Saved entries:
########################################

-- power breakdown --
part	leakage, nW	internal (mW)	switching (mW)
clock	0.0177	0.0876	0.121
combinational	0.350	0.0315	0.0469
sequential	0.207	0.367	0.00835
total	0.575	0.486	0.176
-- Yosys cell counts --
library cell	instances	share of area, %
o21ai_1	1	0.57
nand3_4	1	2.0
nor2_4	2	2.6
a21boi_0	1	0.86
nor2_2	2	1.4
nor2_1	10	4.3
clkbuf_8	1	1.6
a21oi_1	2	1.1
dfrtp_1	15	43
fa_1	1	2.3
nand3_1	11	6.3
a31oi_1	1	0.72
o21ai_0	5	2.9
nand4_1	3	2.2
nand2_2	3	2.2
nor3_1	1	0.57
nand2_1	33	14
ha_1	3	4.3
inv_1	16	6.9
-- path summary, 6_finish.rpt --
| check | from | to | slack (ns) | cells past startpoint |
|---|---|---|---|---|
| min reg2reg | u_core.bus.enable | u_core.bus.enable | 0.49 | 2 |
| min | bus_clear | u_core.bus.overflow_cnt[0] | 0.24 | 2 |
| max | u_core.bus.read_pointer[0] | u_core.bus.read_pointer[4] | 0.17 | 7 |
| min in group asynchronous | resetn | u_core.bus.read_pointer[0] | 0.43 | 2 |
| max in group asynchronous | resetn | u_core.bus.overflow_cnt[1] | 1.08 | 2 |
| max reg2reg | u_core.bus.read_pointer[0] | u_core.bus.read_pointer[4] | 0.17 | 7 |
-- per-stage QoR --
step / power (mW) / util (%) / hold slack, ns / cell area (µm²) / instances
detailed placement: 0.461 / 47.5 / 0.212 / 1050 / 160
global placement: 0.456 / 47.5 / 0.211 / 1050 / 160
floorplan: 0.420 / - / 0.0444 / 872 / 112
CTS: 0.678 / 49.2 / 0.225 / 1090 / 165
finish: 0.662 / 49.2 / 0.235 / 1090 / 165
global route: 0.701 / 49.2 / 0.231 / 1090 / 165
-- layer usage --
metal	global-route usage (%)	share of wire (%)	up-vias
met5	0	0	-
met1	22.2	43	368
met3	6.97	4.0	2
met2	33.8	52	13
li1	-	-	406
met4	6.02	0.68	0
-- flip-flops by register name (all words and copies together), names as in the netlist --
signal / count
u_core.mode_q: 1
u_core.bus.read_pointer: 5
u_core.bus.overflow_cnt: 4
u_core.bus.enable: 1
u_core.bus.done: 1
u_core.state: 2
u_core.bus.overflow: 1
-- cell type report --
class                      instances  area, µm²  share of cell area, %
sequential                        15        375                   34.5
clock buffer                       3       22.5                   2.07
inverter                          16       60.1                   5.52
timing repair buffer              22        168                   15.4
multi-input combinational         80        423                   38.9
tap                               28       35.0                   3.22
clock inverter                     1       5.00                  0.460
==> src/rtl/roi_capture_ctrl.sv <==
// ============================================================================
//  roi_capture_ctrl
//  Sequences one frame of ROI buffer writes, then holds the buffer for the reader.
//  Revision 1.0
// ============================================================================
`default_nettype none

module roi_capture_ctrl #(
    parameter int unsigned H_ACTIVE = 320,
    parameter int unsigned V_ACTIVE = 240,
    parameter logic [23:0] TIMEOUT  = 24'd5_000_000
) (
    input  logic        iCLK,
    input  logic        iRST,
    input  logic        iArm,
    input  logic        iFVAL,
    input  logic        iDVAL,
    input  logic        iRelease,
    output logic        oWrEn,
    output logic [7:0]  oRow,
    output logic [8:0]  oCol,
    output logic        oStart,
    output logic        oDone,
    output logic        oFrameReady,
    output logic        oBusy,
    output logic        oError,
    output logic [16:0] oPixCount
);

    localparam logic [2:0] S_IDLE     = 3'd0;
    localparam logic [2:0] S_WAIT_SOF = 3'd1;
    localparam logic [2:0] S_CAPTURE  = 3'd2;
    localparam logic [2:0] S_DONE     = 3'd3;
    localparam logic [2:0] S_HOLD     = 3'd4;

    localparam logic [16:0] C_TOTAL    = 17'(H_ACTIVE * V_ACTIVE);
    localparam logic [8:0]  C_COL_LAST = 9'(H_ACTIVE - 1);

    logic [2:0]  state_q, state_d;
    logic        fval_q;
    logic [7:0]  row_q, row_d;
    logic [8:0]  col_q, col_d;
    logic [16:0] pix_q, pix_d;
    logic        err_q, err_d;
    logic [23:0] tmo_q, tmo_d;

    logic sof, eof, full, wr_window, wq, overrun;

    assign sof  = iFVAL & ~fval_q;
    assign eof  = ~iFVAL & fval_q;
    assign full = (pix_q == C_TOTAL);

    // The SOF cycle itself is writable so the first pixel lands at (0,0).
    assign wr_window = (state_q == S_CAPTURE) | ((state_q == S_WAIT_SOF) & sof);
    assign wq        = wr_window & iFVAL & iDVAL & ~full;
    assign overrun   = wr_window & iFVAL & iDVAL & full;

    always_comb begin
        state_d = state_q;
        row_d   = row_q;
        col_d   = col_q;
        pix_d   = pix_q;
        err_d   = err_q;
        tmo_d   = tmo_q;

        case (state_q)
            S_IDLE: begin
                if (iArm) begin
                    state_d = S_WAIT_SOF;
                    err_d   = 1'b0;
                    pix_d   = '0;
                    row_d   = '0;
                    col_d   = '0;
                    tmo_d   = '0;
                end
            end
            S_WAIT_SOF: begin
                if (sof) begin
                    state_d = S_CAPTURE;
                end else if (tmo_q == TIMEOUT - 24'd1) begin
                    state_d = S_IDLE;
                    err_d   = 1'b1;
                end else begin
                    tmo_d = tmo_q + 24'd1;
                end
            end
            S_CAPTURE: begin
                if (eof) begin
                    state_d = S_DONE;
                    if (pix_q != C_TOTAL) begin
                        err_d = 1'b1;
                    end
                end
            end
            S_DONE: begin
                state_d = S_HOLD;
            end
            S_HOLD: begin
                if (iRelease) begin
                    state_d = S_IDLE;
                end
            end
            default: begin
                state_d = S_IDLE;
            end
        endcase

        // wq only fires in WAIT_SOF/CAPTURE, so it never collides with the IDLE clear.
        if (wq) begin
            pix_d = pix_q + 17'd1;
            if (col_q == C_COL_LAST) begin
                col_d = '0;
                row_d = row_q + 8'd1;
            end else begin
                col_d = col_q + 9'd1;
            end
        end

        if (overrun) begin
            err_d = 1'b1;
        end
    end

    always_ff @(posedge iCLK or negedge iRST) begin
        if (!iRST) begin
            state_q <= S_IDLE;
            fval_q  <= 1'b0;
            row_q   <= '0;
            col_q   <= '0;
            pix_q   <= '0;
            err_q   <= 1'b0;
            tmo_q   <= '0;
        end else begin
            state_q <= state_d;
            fval_q  <= iFVAL;
            row_q   <= row_d;
            col_q   <= col_d;
            pix_q   <= pix_d;
            err_q   <= err_d;
            tmo_q   <= tmo_d;
        end
    end

    assign oWrEn       = wq;
    assign oRow        = row_q;
    assign oCol        = col_q;
    assign oPixCount   = pix_q;
    assign oError      = err_q;
    assign oStart      = (state_q == S_CAPTURE);
    assign oDone       = (state_q == S_DONE);
    assign oFrameReady = (state_q == S_HOLD);
    assign oBusy       = (state_q != S_IDLE);

endmodule

`default_nettype wire
**config.mk**
```make
export PLATFORM = sky130hd
export DESIGN_NAME = lut_bank_arbiter
export DESIGN_NICKNAME = d
export VERILOG_FILES = /design/src/rtl/lut_bank_arbiter.sv
export SDC_FILE = /design/constraint.sdc
export NUM_CORES = 1
export LEC_CHECK = 0
export BUFFER_PORTS_ARGS = -buffer_cell sky130_fd_sc_hd__buf_2
export CAP_MARGIN = 20
export CORE_MARGIN = 2
export CORE_UTILIZATION = 50
export DETAILED_ROUTE_END_ITERATION = 8
export GPL_TIMING_DRIVEN = 0
export PLACE_DENSITY = 0.75
export SLEW_MARGIN = 5
export SYNTH_ARGS = -nofsm -noshare
export SYNTH_HDL_FRONTEND = slang
export SYNTH_SLANG_ARGS = --single-unit
```
**constraint.sdc**
```tcl
create_clock -name sys_clk -period 3.46 [get_ports sys_clk]
set_clock_uncertainty 0.15 [all_clocks]
set_input_delay 0.173 -clock sys_clk [delete_from_list [all_inputs] [get_ports sys_clk]]
set_output_delay 0.173 -clock sys_clk [all_outputs]
set_load 0.005 [all_outputs]
```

########################################

EXERCISE DESCRIPTION: Which lines in the records above hold the string "resetn"? Copy each of them.

RESPONSE BELOW:
| min in group asynchronous | resetn | u_core.bus.read_pointer[0] | 0.43 | 2 |
| max in group asynchronous | resetn | u_core.bus.overflow_cnt[1] | 1.08 | 2 |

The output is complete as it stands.